Audience générale: «l’Église est une, mais inclut tout le monde»

Poursuivant sa réflexion sur la Constitution dogmatique Lumen Gentium, le Pape a consacré l’enseignement de ce mercredi 11 mars au deuxième chapitre du document conciliaire dédié au «Peuple de Dieu». L'identité du peuple est donnée par l'action de Dieu et par la foi en lui. Il est appelé à être «une lumière pour les autres nations, comme un phare qui attirera tous les peuples, toute l'humanité».
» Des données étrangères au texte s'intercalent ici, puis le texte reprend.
--- src/rtl/array4x4_multiplier.sv ---
// Unsigned 4x4 array multiplier: AND-gate partial products reduced by a ripple array of
// 4 half-adder and 8 full-adder cells, followed by one registered product stage (1-cycle latency).

module half_adder (
    input  logic a_i,
    input  logic b_i,
    output logic s_o,
    output logic c_o
);
    assign s_o = a_i ^ b_i;
    assign c_o = a_i & b_i;
endmodule

module full_adder (
    input  logic a_i,
    input  logic b_i,
    input  logic c_i,
    output logic s_o,
    output logic c_o
);
    assign s_o = a_i ^ b_i ^ c_i;
    assign c_o = (a_i & b_i) | (c_i & (a_i ^ b_i));
endmodule

module array4x4_multiplier (
    input  logic       clk,
    input  logic       rst_n,
    input  logic [3:0] A,
    input  logic [3:0] B,
    output logic [7:0] P
);
    logic [3:0] pp [4];
    logic [7:0] p_comb;
    logic [7:0] p_d;
    logic [7:0] p_q;

    // Row r sums (s) and carries (c), indexed by column within the row.
    logic [3:0] s1, c1, s2, c2, s3, c3;

    always_comb begin
        for (int i = 0; i < 4; i++) begin
            for (int j = 0; j < 4; j++) begin
                pp[i][j] = A[j] & B[i];
            end
        end
    end

    // Row 1: shifted row 0 plus pp[1]; half adders at both ends.
    half_adder u_r1_0 (.a_i(pp[0][1]), .b_i(pp[1][0]),            .s_o(s1[0]), .c_o(c1[0]));
    full_adder u_r1_1 (.a_i(pp[0][2]), .b_i(pp[1][1]), .c_i(c1[0]), .s_o(s1[1]), .c_o(c1[1]));
    full_adder u_r1_2 (.a_i(pp[0][3]), .b_i(pp[1][2]), .c_i(c1[1]), .s_o(s1[2]), .c_o(c1[2]));
    half_adder u_r1_3 (.a_i(pp[1][3]), .b_i(c1[2]),               .s_o(s1[3]), .c_o(c1[3]));

    // Row 2: previous sums plus pp[2]; top column takes row 1 carry-out.
    half_adder u_r2_0 (.a_i(s1[1]), .b_i(pp[2][0]),            .s_o(s2[0]), .c_o(c2[0]));
    full_adder u_r2_1 (.a_i(s1[2]), .b_i(pp[2][1]), .c_i(c2[0]), .s_o(s2[1]), .c_o(c2[1]));
    full_adder u_r2_2 (.a_i(s1[3]), .b_i(pp[2][2]), .c_i(c2[1]), .s_o(s2[2]), .c_o(c2[2]));
    full_adder u_r2_3 (.a_i(c1[3]), .b_i(pp[2][3]), .c_i(c2[2]), .s_o(s2[3]), .c_o(c2[3]));

    // Row 3: same shape as row 2; its carry-out is product bit 7.
    half_adder u_r3_0 (.a_i(s2[1]), .b_i(pp[3][0]),            .s_o(s3[0]), .c_o(c3[0]));
    full_adder u_r3_1 (.a_i(s2[2]), .b_i(pp[3][1]), .c_i(c3[0]), .s_o(s3[1]), .c_o(c3[1]));
    full_adder u_r3_2 (.a_i(s2[3]), .b_i(pp[3][2]), .c_i(c3[1]), .s_o(s3[2]), .c_o(c3[2]));
    full_adder u_r3_3 (.a_i(c2[3]), .b_i(pp[3][3]), .c_i(c3[2]), .s_o(s3[3]), .c_o(c3[3]));

    assign p_comb = {c3[3], s3[3], s3[2], s3[1], s3[0], s2[0], s1[0], pp[0][0]};
    assign p_d    = p_comb;

    always_ff @(posedge clk or negedge rst_n) begin
        if (!rst_n) begin
            p_q <= 8'h00;
        end else begin
            p_q <= p_d;
        end
    end

    assign P = p_q;
endmodule
[config.mk]
export PLATFORM = sky130hd
export DESIGN_NAME = clk_div_bank
export DESIGN_NICKNAME = d
export VERILOG_FILES = /design/src/rtl/clk_div_bank.sv
export SDC_FILE = /design/constraint.sdc
export NUM_CORES = 1
export LEC_CHECK = 0
export CORE_MARGIN = 2
export CORE_UTILIZATION = 54
export DETAILED_ROUTE_END_ITERATION = 16
export PLACE_DENSITY_LB_ADDON = 0.1
export SETUP_SLACK_MARGIN = 0.1
export SLEW_MARGIN = 40
export SYNTH_ARGS = -nofsm -noshare
export SYNTH_HDL_FRONTEND = slang
export SYNTH_SLANG_ARGS = --single-unit
[constraint.sdc]
create_clock -name clk -period 1.8 [get_ports clk]
set_input_delay 0.36 -clock clk [delete_from_list [all_inputs] [get_ports clk]]
set_output_delay 0.36 -clock clk [all_outputs]
set_load 0.005 [all_outputs]
[config.mk]
export PLATFORM = sky130hd
export DESIGN_NAME = instruction_fetch_controller
export DESIGN_NICKNAME = d
export VERILOG_FILES = /design/src/rtl/instruction_fetch_controller.sv
export SDC_FILE = /design/constraint.sdc
export NUM_CORES = 1
export LEC_CHECK = 0
export ABC_CLOCK_PERIOD_IN_PS = 1700
export BUFFER_PORTS_ARGS = -buffer_cell sky130_fd_sc_hd__buf_2
export CAP_MARGIN = 20
export CORE_MARGIN = 2
export CORE_UTILIZATION = 40
export CTS_BUF_LIST = sky130_fd_sc_hd__clkbuf_2 sky130_fd_sc_hd__clkbuf_4 sky130_fd_sc_hd__clkbuf_8
export CTS_CLUSTER_DIAMETER = 200
export DETAILED_ROUTE_END_ITERATION = 10
export GPL_TIMING_DRIVEN = 0
export HOLD_SLACK_MARGIN = 0.15
export PLACE_DENSITY_LB_ADDON = 0.1
export SETUP_SLACK_MARGIN = 0.4
export SYNTH_ARGS = -nofsm -noshare
export SYNTH_HDL_FRONTEND = slang
export SYNTH_SLANG_ARGS = --single-unit
[constraint.sdc]
create_clock -name clock -period 1.7 [get_ports clock]
set_clock_uncertainty 0.15 [all_clocks]
set_input_delay 0.425 -clock clock [delete_from_list [all_inputs] [get_ports clock]]
set_output_delay 0.425 -clock clock [all_outputs]
set_load 0.02 [all_outputs]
Fabrice Bagendekere, SJ – Cité du Vatican 

Dieu, qui a créé le monde et l'humanité et qui désire sauver chaque homme et chaque femme, accomplit son œuvre de salut dans l'histoire en choisissant un peuple concret et en habitant parmi lui. Au départ Il a appelé Abraham, lui promettant «une descendance aussi nombreuse que les étoiles du ciel et le sable de la mer». Il fera ensuite alliance avec ses enfants, après les avoir affranchis de l'esclavage, les accompagnant, prenant soin d'eux et les rassemblant lorsqu'ils s'égarent. «Tout cela cependant n’était que pour préparer et figurer l’Alliance Nouvelle et parfaite qui serait conclue dans le Christ, et la révélation plus totale qui serait transmise par le Verbe de Dieu lui-même, fait chair», a rappelé le Pape, faisant écho à la constitution dogmatique Lumen Gentium du Concile Vatican II. C’est le Christ qui, «par le don de son Corps et de son Sang, rassemble définitivement ce peuple en lui», a affirmé le Saint-Père.
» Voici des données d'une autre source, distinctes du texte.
==> src/rtl/movegen_pos_loader.sv <==
// movegen_pos_loader: board image store that serially loads the movegen square chain
module movegen_pos_loader #(
    parameter int NSQ = 64
) (
    input  logic                   clk,
    input  logic                   rst,
    input  logic                   wr_en,
    input  logic [$clog2(NSQ)-1:0] wr_addr,
    input  logic [3:0]             wr_data,
    output logic                   wr_err,
    input  logic                   i_wtp,
    input  logic [3:0]             i_castle_rights,
    input  logic                   start,
    output logic                   busy,
    output logic                   done,
    output logic                   out_pos_valid,
    output logic [3:0]             out_pos_data,
    input  logic [3:0]             in_chain_data,
    input  logic [$clog2(NSQ)-1:0] rd_addr,
    output logic [3:0]             rd_data,
    output logic                   o_wtp,
    output logic [3:0]             o_castle_rights
);
    localparam int AW = $clog2(NSQ);
    localparam logic [1:0] S_IDLE  = 2'd0;
    localparam logic [1:0] S_SHIFT = 2'd1;
    localparam logic [1:0] S_DONE  = 2'd2;
    localparam logic [AW-1:0] K_LAST = AW'(NSQ - 1);

    logic [1:0]    r_state;
    logic [AW-1:0] r_k;
    logic [3:0]    r_img [NSQ];
    logic [3:0]    r_rb  [NSQ];
    logic          r_busy;
    logic          r_done;
    logic          r_wr_err;
    logic          r_valid;
    logic [3:0]    r_data;
    logic          r_pend_wtp;
    logic [3:0]    r_pend_cr;
    logic          r_wtp;
    logic [3:0]    r_cr;

    logic          w_idle;
    logic          w_wr;
    logic          w_last;
    logic [AW-1:0] w_tx_idx;
    logic [AW-1:0] w_nx_idx;
    logic [3:0]    w_first;

    assign w_idle   = r_state == S_IDLE;
    assign w_wr     = wr_en & w_idle;
    assign w_last   = r_k == K_LAST;
    // square currently on the chain input, and the one that follows it
    assign w_tx_idx = K_LAST - r_k;
    assign w_nx_idx = w_tx_idx - AW'(1);
    // a write landing in the start cycle must be visible to the first nibble
    assign w_first  = (w_wr && wr_addr == K_LAST) ? wr_data : r_img[K_LAST];

    assign busy            = r_busy;
    assign done            = r_done;
    assign wr_err          = r_wr_err;
    assign out_pos_valid   = r_valid;
    assign out_pos_data    = r_data;
    assign o_wtp           = r_wtp;
    assign o_castle_rights = r_cr;
    assign rd_data         = r_rb[rd_addr];

    // board image: random writes accepted only while idle
    always_ff @(posedge clk) begin
        if (rst) begin
            for (int i = 0; i < NSQ; i++) r_img[i] <= 4'h0;
        end else if (w_wr) begin
            r_img[wr_addr] <= wr_data;
        end
    end

    // readback: the tail nibble leaving the chain lands at the square being loaded
    always_ff @(posedge clk) begin
        if (rst) begin
            for (int i = 0; i < NSQ; i++) r_rb[i] <= 4'h0;
        end else if (r_state == S_SHIFT) begin
            r_rb[w_tx_idx] <= in_chain_data;
        end
    end

    // load sequencer: IDLE -> SHIFT (NSQ beats, square NSQ-1 first) -> DONE -> IDLE
    always_ff @(posedge clk) begin
        if (rst) begin
            r_state    <= S_IDLE;
            r_k        <= '0;
            r_busy     <= 1'b0;
            r_done     <= 1'b0;
            r_wr_err   <= 1'b0;
            r_valid    <= 1'b0;
            r_data     <= 4'h0;
            r_pend_wtp <= 1'b0;
            r_pend_cr  <= 4'h0;
            r_wtp      <= 1'b0;
            r_cr       <= 4'h0;
        end else begin
            r_wr_err <= wr_en & ~w_idle;
            r_done   <= 1'b0;
            if (w_idle) begin
                r_pend_wtp <= i_wtp;
                r_pend_cr  <= i_castle_rights;
                if (start) begin
                    r_state <= S_SHIFT;
                    r_k     <= '0;
                    r_busy  <= 1'b1;
                    r_valid <= 1'b1;
                    r_data  <= w_first;
                end
            end else if (r_state == S_SHIFT) begin
                if (w_last) begin
                    r_state <= S_DONE;
                    r_busy  <= 1'b0;
                    r_valid <= 1'b0;
                    r_data  <= 4'h0;
                    r_done  <= 1'b1;
                    r_wtp   <= r_pend_wtp;
                    r_cr    <= r_pend_cr;
                end else begin
                    r_k    <= r_k + AW'(1);
                    r_data <= r_img[w_nx_idx];
                end
            end else begin
                r_state <= S_IDLE;
            end
        end
    end
endmodule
L’unité de l’Église se puise dans l’adhésion au Christ

Il s’agit d’«un peuple messianique, précisément parce que son chef, le Christ, est le Messie». Il «tire son existence du corps du Christ et (...) est lui-même le corps du Christ ; non pas un peuple comme un autre, mais le peuple de Dieu, réuni par lui et composé d’hommes et de femmes de tous les peuples de la terre». Composée de personnes de toutes les nations, «son principe unificateur n'est ni une langue, ni une culture, ni un groupe ethnique, mais la foi en Christ». Elle est unifiée par la foi dans le Christ, «par l’adhésion à lui, par une vie animée par l’Esprit du Ressuscité». Ainsi, a rappelé le Pape, ce qui importe véritablement dans l'Église, «avant toute tâche ou fonction», c'est d'«être greffés sur le Christ, d'être, par grâce, enfants de Dieu».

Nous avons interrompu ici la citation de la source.